Mais devant les ambassadeurs le 27 août à Paris, le discours du président Emmanuel Macron trahit ostensiblement le rôle de la France dans le règlement des crises politiques sur le continent. La France, ne vient pas, comme l’on tente de le faire croire, en soutien aux États africains dans la résolution des conflits, mais elle garde plutôt le « lead » dans ces situations : « Certains ont pu parfois me reprocher des silences mais ces silences n’ont jamais valu inaction. Ils se sont construits dans des stratégies méticuleuses d’alliances avec d’autres dirigeants africains pour que les choses soient faites. Et je crois qu’en RDC cette stratégie a été payante, je ne sais pas si elle a permis d’avoir tout ce qui était souhaité sur le plan démocratique, elle a, en tout cas, permis ce qui était souhaitable sur le plan d’une alternance. Et sur beaucoup d’autres sujets de tension, comme le Togo un moment et comme d’autres qui viendront, c’est cette stratégie que nous adopterons… ».

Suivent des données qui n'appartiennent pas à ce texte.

Source: an optimization exercise on an open RTL-to-GDS flow (aim: small area and a short achievable clock period). Production flows keep margins and buffers that such runs may drop. At most, simulation tests tie the RTL to the original design; equivalence was not proved. No activity file was given, so power comes from the tool's default toggle rates.

==> flow/design.v (excerpt) <==
module scopeCore (
	input logic clk_flash,
	input logic rstN,
	input logic [4*8-1:0] flashData,  
	input logic [8-1:0] threshLow,  
	input logic [8-1:0] threshHigh,
	input logic fallingEdge,
	input logic [(10 + 1)-1:0] tot,
	input logic [4-1:0] chanEnable,
	input logic [1:0] coinReq,
	input logic [8-1:0] holdTime,
	input logic allowSameChan,
	input logic noSelfTrig,
	input logic isFirst,
	input logic isLast,
	input logic [1:0] trigIn,  
	input logic startTrigger,
	input logic [10-1:0] triggerPoint,
	input logic [10-1:0] nsmp,
	input logic [5-1:0] downsample,
	input logic highRes,
	output logic [1:0] trigOut,  
	output logic trigger,
	output logic [4-1:0] inRange,  
	output logic acquiring,
	output logic dataReady,
	output logic [10-1:0] wrAddress,
	output logic [10-1:0] trigPointAddr,
	output logic [4*8-1:0] dout  
);
Size: about 1,900 cells after synthesis, roughly 170 I/O pins.
clock: 5.0 ns
lec_check: 0
cap_margin: 20
core_margin: 2
core_utilization: 40
setup_slack_margin: 2.9
slew_margin: 20
tns_end_percent: 5
run.sh (not shown) runs the stock make flow with config.mk's settings and CLKGATE_MAP_FILE= SYNTH_SCRIPT=/design/flow/synth_recipe.tcl, a recipe that flattens the netlist after the stock synthesis.
The starting point produced a clean layout.
Edit:
ABC_CLOCK_PERIOD_IN_PS = 2500   (was default)
SETUP_SLACK_MARGIN = 2.0   (was 2.9)
TNS_END_PERCENT = default   (was 5)
After rerunning:
- The new run passed the timing, DRC and antenna checks
- routed wire length went down by a few percent
- hold slack barely changes
- final area went down by a little under a tenth
- power went down by a few percent
- area after synthesis is unchanged
- worst setup slack degrades by 0.30 ns
- synthesized cell count stays the same
- first-iteration DRC count went down slightly
- final cell count went down by a few percent
- maximum frequency went down by roughly a tenth
Edit:
ABC_CLOCK_PERIOD_IN_PS = 2000   (was 2500)
SETUP_SLACK_MARGIN = 2.6   (was 2.0)
- global-route usage rose by 2.0 points
- synthesized area stays the same
- combinational power rose by well over a third
- sequential share of layout area fell by 4.0 points
- first-iteration DRC count rose by roughly a tenth
- total power rose by roughly a tenth
- non-clock buffer count rose by 121
No run of this note included a check of the RTL's function; only the layout flow was run.

## wip/willow
Another version of the RTL of scopeCore (not shown whole).
Size: about 2,400 cells after synthesis, roughly 270 flip-flops, roughly 170 I/O pins.
==> flow/design.v (excerpt) <==
module scopeCore (
	input logic clk_flash,
	input logic rstN,
	input logic [4*8-1:0] flashData,  
	input logic [8-1:0] threshLow,  
	input logic [8-1:0] threshHigh,
	input logic fallingEdge,
	input logic [(10 + 1)-1:0] tot,
	input logic [4-1:0] chanEnable,
	input logic [1:0] coinReq,
	input logic [8-1:0] holdTime,
	input logic allowSameChan,
	input logic noSelfTrig,
	input logic isFirst,
	input logic isLast,
	input logic [1:0] trigIn,  
	input logic startTrigger,
	input logic [10-1:0] triggerPoint,
	input logic [10-1:0] nsmp,
	input logic [5-1:0] downsample,
	input logic highRes,
	output logic [1:0] trigOut,  
	output logic trigger,
	output logic [4-1:0] inRange,  
	output logic acquiring,
	output logic dataReady,
	output logic [10-1:0] wrAddress,
	output logic [10-1:0] trigPointAddr,
	output logic [4*8-1:0] dout  
);
	logic [4*8-1:0] samples;  
	logic [4-1:0] fire;
	logic dsGo;
	always_ff @(posedge clk_flash) begin
		samples <= flashData;  
	end
	for (genvar i = 0; i < 4; i++) begin : gChan
  ...
Settings: LEC_CHECK=0, ABC_AREA=1, CAP_MARGIN=20, CORE_MARGIN=2, CORE_UTILIZATION=60, CTS_CLUSTER_SIZE=40, SETUP_SLACK_MARGIN=3.1, SLEW_MARGIN=20, TNS_END_PERCENT=1; clock period 5.0 ns.
standard.sh (not shown) runs the stock make flow with config.mk's settings and CLKGATE_MAP_FILE= SYNTH_SCRIPT=/design/flow/synth_recipe.tcl, a recipe that flattens the netlist after the stock synthesis.
==> flow/flow/run.sh <==
#!/bin/bash
# Layout flow: the standard ORFS flow (standard synthesis included), with the
# ports buffered by a plain buffer instead of the weakest delay cell;
# nothing else changed.
set -euo pipefail
export BUFFER_PORTS_ARGS="-buffer_cell sky130_fd_sc_hd__buf_2"

bash standard.sh finish > make_finish.log 2>&1
Inputs modified between wip/willow and wip/indigo:
- CORE_UTILIZATION now 40, was 60
- TNS_END_PERCENT no longer set, was 1
- CTS_CLUSTER_SIZE no longer set, was 40
- SETUP_SLACK_MARGIN now 2.9, was 3.1
==> flow/run.sh (new file) <==
#!/bin/bash
# synth_recipe.tcl (not shown) runs the flow's synth.tcl, then flattens the netlist and writes it again
# the make line also repeats each setting of config.mk as NAME=value (left out here)
make -C /OpenROAD-flow-scripts/flow DESIGN_CONFIG=/design/flow/config.mk WORK_HOME=/design/flow/orfs CLKGATE_MAP_FILE= SYNTH_SCRIPT=/design/flow/synth_recipe.tcl finish
removed: flow/flow/run.sh
removed: flow/standard.sh
==> run notes <==
Going from wip/willow to wip/indigo, the final critical-path share of the clock period was found to have gone down by 0.52 points. The clock network area share number comes out higher for wip/willow vs wip/indigo. Taking wip/willow as the reference, in wip/indigo final worst slack now sits higher, I/O pin count was more or less identical, via count has increased, fraction of layout instances using a drive strength above 1 picked up an extra 8.2 points. wip/willow -> wip/indigo: global placement routability congestion decreased by a few percent.
Relative to wip/indigo, the following input files were edited for wip/zinc:
- changing SETUP_SLACK_MARGIN from 2.9 to 3.1
- changing CORE_UTILIZATION from 40 to 50
- setting TNS_END_PERCENT to 1 for the first time
==> flow/flow/run.sh (new file) <==
#!/bin/bash
# Layout flow: the standard ORFS flow (standard synthesis included), with the
# ports buffered by a plain buffer instead of the weakest delay cell;
# nothing else changed.
set -euo pipefail
export BUFFER_PORTS_ARGS="-buffer_cell sky130_fd_sc_hd__buf_2"

bash standard.sh finish > make_finish.log 2>&1
==> flow/standard.sh (new file) <==
#!/bin/bash
# synth_recipe.tcl (not shown) runs the flow's synth.tcl, then flattens the netlist and writes it again
# the make line also repeats each setting of config.mk as NAME=value (left out here)
make -C /OpenROAD-flow-scripts/flow DESIGN_CONFIG=/design/flow/config.mk WORK_HOME=/design/flow/orfs CLKGATE_MAP_FILE= SYNTH_SCRIPT=/design/flow/synth_recipe.tcl "${@:-finish}"
removed: flow/run.sh
Notes after the runs:
- Compared to wip/indigo, wip/zinc has sequential share of layout area 3.1 points higher.
- From wip/indigo to wip/zinc the numbers moved as follows: count of clock-buffer cells in the layout moved down, met3 wire length moved down, met1 wire length moved down.
> inputs changed (wip/zinc -> wip/onyx)
- CORE_UTILIZATION now 60, was 50
- PLACE_DENSITY now 0.7, previously not set
Results
Against wip/zinc, wip/onyx comes in 0.0048 ns higher on final-layout worst hold slack.
Delta (wip/onyx minus wip/zinc): global-route track usage on met3 now larger; number of buffers other than clock buffers in the final layout now smaller; non-filler instance count after layout now smaller.
Comparing fill cell instance count of the final layout for wip/onyx and wip/zinc, the smaller number came from wip/onyx.
More vias were needed by wip/onyx than by wip/zinc.
[compare] base=wip/zinc new=wip/onyx: first-pass GRT wire length went down, mean number of vias per cell went up, power dissipated in the clock network went up, number of multi-input combinational cells in the layout did not really move.
Post-route fraction of the period consumed by the critical path essentially unchanged between wip/zinc and wip/onyx.

## afterwards: timing with drivers on the ports
Ports are ideal in the flow. The routed layouts listed here were re-timed in OpenROAD. Step 1 sets driving cells, clkbuf_16 on the clock port and buf_2 on the other inputs (assumed; they add their load-dependent delay and slew). Step 2 adds t to the input delays and takes it off the output delays; t is the mean of the earliest and latest rising clock arrival at the registers after step 1. Input paths then give back, and output paths get back, about the clock's delay inside the block. Three values: ideal, step 1, step 2; two values: the first two.
run	t, ns	setup WS [ns]	worst setup path after step 2	clock arrival spread, ns	slew at the worst register clock pin (ns)
the first run of note 1	0.586	2.379 / 2.327 / 1.741	input to register	0.022 / 0.022	0.07 / 0.07
the second run of note 1	0.585	2.074 / 2.074 / 1.510	input to register	0.015 / 0.015	0.06 / 0.06
the third run of note 1	0.601	2.461 / 2.378 / 1.777	input to register	0.036 / 0.036	0.07 / 0.07
wip/willow	0.603	2.836 / 2.785 / 2.182	input to register	0.009 / 0.009	0.07 / 0.07
wip/indigo	0.583	2.862 / 2.806 / 2.224	input to register	0.035 / 0.035	0.06 / 0.06
wip/zinc	0.629	2.895 / 2.841 / 2.215	input to register	0.008 / 0.008	0.06 / 0.06
wip/onyx	0.608	2.891 / 2.839 / 2.291	input to register	0.017 / 0.018	0.07 / 0.07
After both steps every run listed still meets setup and hold. For the third run of note 1, which loses most, drivers alone change the setup slack by -0.083 ns; drivers and shift together by -0.684 ns.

Aujourd’hui, concevoir la stratégie adoptée en RDC comme payante, c’est-à-dire l’alliance France et d’autres nations africaines qui enfante l’alternance pacifique négociée entre Kabila et Tshisékédi, et la retenir pour « fil conducteur » de la stratégie française pour résoudre les crises et la difficile alternance en Afrique, ne revient-il pas à croire qu’en dehors des élections prescrites aux États africains en crise pour se sortir d’affaires, il y a alors un nouveau remède d’alternance à la RDC trouvé par la France ? Seulement, il convient d’élucider que les Africains restent entièrement divisés sur le remède français.

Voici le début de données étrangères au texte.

What follows belongs to an exercise in optimizing a design on an open flow for small area; a production flow would make more cautious choices. Only simulation tests tie the RTL to the original design; equivalence was not proved. Power figures rest on the tool's default switching activity, not on a simulated workload.

==> flow/design.v <==
package vecdot_pkg;
  typedef logic signed [16-1:0] sample_t;
  typedef logic signed [2*16-1:0] product_t;
  typedef logic signed [41-1:0] acc_t;
  typedef logic [4-1:0] tap_idx_t;
  typedef logic [9*16-1:0] tap_vec_t;
endpackage
What follows belongs to an exercise in optimizing a design on an open flow for small area, a short achievable clock period and few clock cycles per item; a production flow would make more cautious choices. Only simulation tests tie the RTL to the original design; equivalence was not proved.

Design servo_recipe_sequencer_top, start of the top module:
module servo_recipe_sequencer_top #(
  parameter int RECIPE_DEPTH = 128
) (
  input  logic                               clk,
  input  logic                               rst_n,
  input  logic                               in_tvalid,
  output logic                               in_tready,
  input  logic [srs_pkg::IN_TDATA_W-1:0]     in_tdata,
  input  logic [srs_pkg::MODE_W-1:0]         in_tuser,
  output logic                               out_tvalid,
  input  logic                               out_tready,
  output logic [srs_pkg::OUT_TDATA_W-1:0]    out_tdata,
  input  logic                               cfg_valid,
  output logic                               cfg_ready,
  input  logic [srs_pkg::CIDX_W-1:0]         cfg_index,
  input  logic [srs_pkg::PULSE_W-1:0]        cfg_data
);
For scale: about 1200 flip-flops, about 0.046 mm^2 of cells after synthesis.
==> flow/config.mk <==
export PLATFORM = sky130hd
export DESIGN_NAME = servo_recipe_sequencer_top
export DESIGN_NICKNAME = servo_recipe_sequencer_top
export VERILOG_FILES = /design/flow/design.v
export SDC_FILE = /design/flow/constraint.sdc
export NUM_CORES = 4
export LEC_CHECK = 0
export ABC_AREA = 1
export CAP_MARGIN = 20
export CORE_MARGIN = 2
export CORE_UTILIZATION = 45
export CTS_CLUSTER_DIAMETER = 80
export CTS_CLUSTER_SIZE = 24
export SETUP_SLACK_MARGIN = 3.5
export SLEW_MARGIN = 20
export TNS_END_PERCENT = 10
==> flow/constraint.sdc <==
create_clock -name core_clock -period 6.0 [get_ports {clk}]
set_input_delay 1.2000 -clock core_clock [delete_from_list [all_inputs] [get_ports {clk}]]
set_output_delay 1.2000 -clock core_clock [all_outputs]
set_load 0.01 [all_outputs]
standard.sh (not shown) runs the stock make flow with config.mk's settings and CLKGATE_MAP_FILE= SYNTH_SCRIPT=/design/flow/synth_recipe.tcl, a recipe that flattens the netlist after the stock synthesis.
==> flow/flow/run.sh <==
#!/bin/bash
# Layout flow: the standard flow (standard.sh, unchanged synthesis and
# steps), with the port buffers made of plain sky130_fd_sc_hd__buf_2 cells
# instead of the delay cells buffer_ports picks by default. Every input and
# output port still gets its own buffer. The full output of the flow goes to
# flow.log here; each ORFS step also keeps its own log under orfs/logs.
set -euo pipefail
export BUFFER_PORTS_ARGS="-buffer_cell sky130_fd_sc_hd__buf_2"
bash standard.sh > flow.log 2>&1
Testbench counts at the start, summed over its fixed seeds: cycles 12,933, items 12,885.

Le Togo et l’alternance négociée

« 50 ans, ça suffit ! »
. Ce slogan connu de tous, demeure le point d’orgue des revendications politiques des partis d’opposition, si non l’aspiration profonde de la majorité des Togolais qui veut aussi expérimenter l’alternance au somment de l’État. Les Togolais, du moins, la plupart sont lassés de plus de 50 ans de règne autocratique et dynastique des Gnassingbé. Ils veulent une nouvelle figure, mieux un nouveau patronyme différent de Gnassingbé et surtout, un nouveau courant politique pour diriger le Togo.

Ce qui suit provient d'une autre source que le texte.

Context: an optimization exercise on an open-source flow, tuned for small area and a short achievable clock period. The choices shown serve that exercise and are no tape-out recipe. The RTL was checked by simulation tests, not by an equivalence proof against the original design.

## md_unit
module md_unit #(
  parameter int WIDTH       = 32,
  parameter int MULT_CYCLES = 5,
  parameter int DIV_CYCLES  = 10
) (
  input  logic             clk,
  input  logic             reset,
  input  logic             start,
  input  logic [2:0]       op,
  input  logic [WIDTH-1:0] a,
  input  logic [WIDTH-1:0] b,
  input  logic             hi_we,
  input  logic             lo_we,
  input  logic             cancel,
  output logic [WIDTH-1:0] hi,
  output logic [WIDTH-1:0] lo,
  output logic             busy,
  output logic             done
);
Size: about 2300 cells after synthesis, ~180 flip-flops, about 140 I/O pins, roughly 18000 um2 of cells after synthesis.
==> flow/config.mk <==
export PLATFORM = sky130hd
export DESIGN_NAME = md_unit
export DESIGN_NICKNAME = md_unit
export VERILOG_FILES = /design/flow/design.v
export SDC_FILE = /design/flow/constraint.sdc
export NUM_CORES = 4
export LEC_CHECK = 0
export ABC_AREA = 1
export CAP_MARGIN = 5
export CORE_MARGIN = 2
export CORE_UTILIZATION = 40
export SLEW_MARGIN = 5
==> flow/constraint.sdc <==
create_clock -name core_clock -period 80.0 [get_ports {clk}]
set_input_delay 16.0000 -clock core_clock [delete_from_list [all_inputs] [get_ports {clk}]]
set_output_delay 16.0000 -clock core_clock [all_outputs]
set_load 0.01 [all_outputs]
standard.sh (not shown) runs the stock make flow with config.mk's settings and CLKGATE_MAP_FILE= SYNTH_SCRIPT=/design/flow/synth_recipe.tcl, a recipe that flattens the netlist after the stock synthesis.
==> flow/flow/run.sh <==
#!/bin/bash
set -e
export BUFFER_PORTS_ARGS="-buffer_cell sky130_fd_sc_hd__buf_1"
export SETUP_SLACK_MARGIN=62.85
bash standard.sh > standard.log 2>&1
Rerun with:
- CAP_MARGIN: 5 -> 20
- SLEW_MARGIN: 5 -> 20
After rerunning: Register-to-register slack gains 0.05 ns; hold slack is about the same; flip-flop and latch count does not change; routed wire length came out lower by 0.36%; non-clock buffer count came out lower by 6; design area came out lower by about 0.36%; first-iteration DRC count came out higher by 0.50%; maximum frequency hardly moves.

lane 1:
The RTL this note starts from:
==> flow/design.v <==
module md_unit #(
  parameter int WIDTH       = 32,
  parameter int MULT_CYCLES = 5,
  parameter int DIV_CYCLES  = 10
) (
  input  logic             clk,
  input  logic             reset,
  input  logic             start,
  input  logic [2:0]       op,
  input  logic [WIDTH-1:0] a,
  input  logic [WIDTH-1:0] b,
  input  logic             hi_we,
  input  logic             lo_we,
  input  logic             cancel,
  output logic [WIDTH-1:0] hi,
  output logic [WIDTH-1:0] lo,
  output logic             busy,
  output logic             done
);
  localparam int W = 35;
  logic        busy_q, done_q;
  logic [3:0]  cnt_q;
  logic [2:0]  op_q;
  logic        aneg_q, bprev_q;
  logic [31:0] A_q;
  logic [35:0] L_q;
  logic [W-1:0] U_q;
  logic [31:0] hi_q, lo_q;
  wire idle   = ~busy_q;
  logic is_div, is_mul;
  logic m5, d10;    
  wire sgn    = ~op_q[0];
  wire acc    = op_q[2];
  wire sub    = op_q[2] & op_q[1];
  wire last   = m5 | d10;
  wire        dneg = sgn & A_q[31];
  wire [W-1:0] Ax  = {{(W-32){sgn & A_q[31]}}, A_q};
  function automatic logic [W-1:0] add_bk(input logic [W-1:0] x, input logic [W-1:0] y,
                                          input logic ci);
    logic [W:0] g, p;
    g = {x & y, ci};
    p = {x ^ y, 1'b0};
    for (int l = 1; l < 64; l = l * 2)
      for (int i = 2 * l - 1; i <= W; i = i + 2 * l) begin
        g[i] = g[i] | (p[i] & g[i-l]);
        p[i] = p[i] & p[i-l];
      end
    for (int l = 32; l >= 1; l = l / 2)
      for (int i = 3 * l - 1; i <= W; i = i + 2 * l) begin
        g[i] = g[i] | (p[i] & g[i-l]);
        p[i] = p[i] & p[i-l];
      end
    add_bk = (x ^ y) ^ g[W-1:0];
  endfunction
  logic [W-1:0] X [0:3];
  logic [W-1:0] Y [0:3];
  logic [W-1:0] S [0:3];
  logic [3:0]   cin, q;
  logic [1:0]   s2;
  logic         c2;
  always_comb begin
    for (int r = 0; r < 4; r++) begin
      logic b2, b1, b0, p1, p2, ph, ng;
      logic [W-1:0] pre;
      if (r == 0)      X[0] = {U_q[W-1:1], U_q[0] & ~d10};
      else if (!is_mul) X[r] = {S[r-1][W-2:0], L_q[35-r]};
      else             X[r] = {{2{S[r-1][W-1]}}, S[r-1][W-1:2]};
      b2 = (r == 0 && m5) ? L_q[33] : L_q[2*r+1];    
      b1 = (r == 0 && m5) ? L_q[32] : L_q[2*r];
      b0 = (r == 0) ? bprev_q : L_q[2*r-1];
      ph = 1'b0;
      if (is_div) begin
        p1 = ~(d10 & (r == 0));
        p2 = d10 & (r == 0);
        ng = ~(dneg ^ X[r][W-1]);    
      end else if (m5 && r != 0) begin
        p1 = 1'b0;
        p2 = 1'b0;
        ph = (r == 1) & acc;
        ng = 1'b0;
      end else begin
        p1 = b1 ^ b0;
        p2 = (b2 & ~b1 & ~b0) | (~b2 & b1 & b0);
        ng = b2 ^ sub;
      end
      pre = ({W{p1}} & Ax) | ({W{p2}} & {Ax[W-2:0], 1'b0});
      if (r == 1) pre = pre | ({W{ph}} & {5'd0, hi_q[31:2]});
      Y[r]   = pre ^ {W{ng}};
      cin[r] = (m5 && r == 1) ? c2 : ng;
      S[r] = add_bk(X[r], Y[r], cin[r]);
      q[r] = ~S[r][W-1] ^ aneg_q;
      if (r == 0) {c2, s2} = {1'b0, S[0][1:0]} + {1'b0, {2{acc}} & hi_q[1:0]};
    end
  end
  wire        x0n   = X[0][W-1];
  wire        use_s = x0n ^ aneg_q;
  wire        exact = aneg_q & (x0n ? ~|S[0] : ~|X[0]);
  wire [W-1:0] vc   = use_s ? S[0] : X[0];
  function automatic logic [31:0] cinc(input logic [31:0] x, input logic c0);
    logic c;
    c = c0;
    for (int k = 0; k < 32; k++) begin
      cinc[k] = x[k] ^ c;
      c       = x[k] & c;
    end
  endfunction
  wire        d_nz = |A_q;
  wire        negq = (aneg_q ^ dneg) & d_nz;
  wire [31:0] lo_r = cinc(L_q[31:0], is_div & (exact ^ negq));
  wire [31:0] d_hi = vc[32:1] & {32{~exact}};
  wire [31:0] m_hi = {S[1][29:0], s2};
  wire finish = busy_q & ~cancel & last;
  wire aneg_in = a[31] & ~op[0];
  logic [31:0] hi_t, lo_t;
  always_comb begin
    if (idle) begin
      hi_t = (!start && hi_we) ? a : hi_q;
      lo_t = (!start && lo_we) ? a : lo_q;
    end else if (last) begin
      hi_t = is_mul ? m_hi : d_hi;
      lo_t = lo_r;
    end else begin
      hi_t = hi_q;
      lo_t = lo_q;
    end
  end
  wire hold = busy_q & cancel;
  always_ff @(posedge clk or negedge reset) begin
    if (!reset) begin
      busy_q <= 1'b0;
      done_q <= 1'b0;
      hi_q   <= '0;
      lo_q   <= '0;
    end else begin
      done_q <= finish;
      if (idle) busy_q <= start;
      else if (cancel | last) busy_q <= 1'b0;
      hi_q <= hold ? hi_q : hi_t;
      lo_q <= hold ? lo_q : lo_t;
    end
  end
  always_ff @(posedge clk) begin
    if (idle) begin
      cnt_q   <= 4'd0;
      op_q    <= op;
      is_div  <= ~op[2] & op[1];
      is_mul  <= op[2] | ~op[1];
      m5      <= 1'b0;
      d10     <= 1'b0;
      A_q     <= b;
      L_q     <= {{4{aneg_in}}, a};
      U_q     <= op[2] ? {{(W-32){1'b0}}, lo_q} : {W{aneg_in & op[1]}};
      aneg_q  <= aneg_in;
      bprev_q <= 1'b0;
    end else begin
      cnt_q   <= cnt_q + 4'd1;
      m5      <= ~is_div & (cnt_q == 4'd3);
      d10     <= is_div & (cnt_q == 4'd8);
      bprev_q <= L_q[7];
      if (!is_mul) begin
        L_q <= {L_q[31:0], {q[0], q[1], q[2], q[3]} ^ {4{negq}}};
        U_q <= {S[3][W-2:0], L_q[31]};
      end else begin
        L_q <= {L_q[35:32], S[3][1:0], S[2][1:0], S[1][1:0], S[0][1:0], L_q[31:8]};
        U_q <= {{2{S[3][W-1]}}, S[3][W-1:2]};
      end
    end
  end
  assign hi   = hi_q;
  assign lo   = lo_q;
  assign busy = busy_q;
  assign done = done_q;
endmodule
export LEC_CHECK = 0
export ABC_AREA = 1
export CAP_MARGIN = 20
export CORE_MARGIN = 2
export CORE_UTILIZATION = 40
export CTS_BUF_LIST = sky130_fd_sc_hd__clkbuf_8
export CTS_CLUSTER_SIZE = 30
export SLEW_MARGIN = 20
create_clock -name core_clock -period 80.0 [get_ports {clk}]
==> flow/flow/run.sh <==
#!/bin/bash
set -e
export BUFFER_PORTS_ARGS="-buffer_cell sky130_fd_sc_hd__buf_1"
export SETUP_SLACK_MARGIN=62.75
bash standard.sh > standard.log 2>&1
Both conditions hold for lane 1: the flow ran to the end and the final layout passed the timing, DRC and antenna checks.
Edits applied to the flow inputs when going from lane 1 to lane 2:
Settings: CTS_BUF_LIST no longer set, was sky130_fd_sc_hd__clkbuf_8; CTS_CLUSTER_SIZE no longer set, was 30.
## What came out
- Having completed the whole flow, lane 1 delivered a layout that passed the timing, DRC and antenna checks.
- The flow did not stop early for lane 2: all stages ran, and the layout cleared the timing, DRC and antenna checks.
- In terms of final routed wirelength across all metal layers, lane 2 and lane 1 differ only marginally.
- The global-route usage on lane 1 is in line with that on lane 2.
- Compared with lane 1, in lane 2 count of TritonRoute iterations in the first routing pass higher; wire length of the first global-routing pass roughly the same; netlist area before placement roughly the same; via count roughly the same.
- Lane 2 -> lane 1: count of non-filler cells in the finished layout flat
- Re count of clock-buffer cells in the layout: lane 2 is 3 up on lane 1.

[port drivers added, routing unchanged]
In the flow no input, the clock included, has a driving cell. The finished layouts below were timed again as built, in two steps.
Step 1: set_driving_cell puts a clkbuf_16 on clk and a buf_2 on each other input, an assumption about the parent block.
Step 2, shift: input delay + t, output delay - t, t = (earliest + latest rising clock arrival at the registers) / 2. This alone moves slack from input paths to output paths.
Slacks: ideal ports / drivers / drivers and shift; pairs: ideal ports / drivers.
run | shift t [ns] | setup WS [ns] | hold WS [ns] | worst slew at a driven data input, ns
the first run of note 1 | 0.537 | 62.866 / 62.810 / 62.484 | 0.468 / 0.468 / 0.468 | 0.04
the second run of note 1 | 0.535 | 62.873 / 62.817 / 62.470 | 0.469 / 0.469 / 0.469 | 0.04
lane 1 | 0.597 | 62.761 / 62.760 / 62.196 | 0.449 / 0.449 / 0.449 | 0.05
lane 2 | 0.542 | 62.819 / 62.813 / 62.313 | 0.447 / 0.447 / 0.447 | 0.05
After both steps setup and hold are still met in every run listed. For lane 1, which loses most, drivers alone change the setup slack by -0.001 ns; drivers and shift together by -0.565 ns.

Mais comme la France conçoit la stratégie qui débouche sur l’alternance négociée en RDC comme payante et comme fil conducteur pour forcer le changement démocratique en Afrique, quelle sera la réaction des Togolais si demain, après l’alliance France-Union Africaine, Faure Gnassingbé concède qu’il a vraiment perdu les élections au profit du candidat du NET, Gerry Taama ? Quelle sera la réaction des populations togolaises si au lendemain des élections présidentielles de 2020, la surprise vient du chef de l’État sortant Faure Gnassingbé qui appelle Pierre Ekué Gamessou Kpodar ou Kodjovi Atna Thon, pour le féliciter comme son successeur à la tête de l’État du Togo ? Quelle sera cette réaction, si le choix est porté sur Pascal Bodjona ou Me Mouhamed Tchassona Traoré ? Au vu des réactions très mitigées de certains activistes et dirigeants politiques togolais à l’avènement de l’alternance négociée en RDC, le paysage politique togolais serait-il propice à un tel scenario ?

Ce qui est constant, c’est que aujourd’hui, il n’est nulle part écrit qu’après Faure Gnassingbé, c’est Jean Pierre Fabre, son principal challenger de l’ANC qui prendra les rênes du pouvoir. Ainsi, l’on doit être dans tous les grands scenarii pour évoquer l’alternance en 2020, c’est-à-dire murir des réflexions politiques plausibles et éviter de se murer dans des conceptions ancestrales pour ne penser les choses que d’un seul côté ou croire que la mer a toujours été bleue. La politique n’est pas une science exacte.

Au demeurant, l’analyse de la situation politique au Togo, semble échouer sur un fort pourcentage de Togolais qui sont plus pessimistes quant à une alternance négociée à la RDC au Togo. Mais comme rien n’est impossible en politique, l’on ne perd rien à attendre un jour la surprise qui peut-être, ne viendra jamais.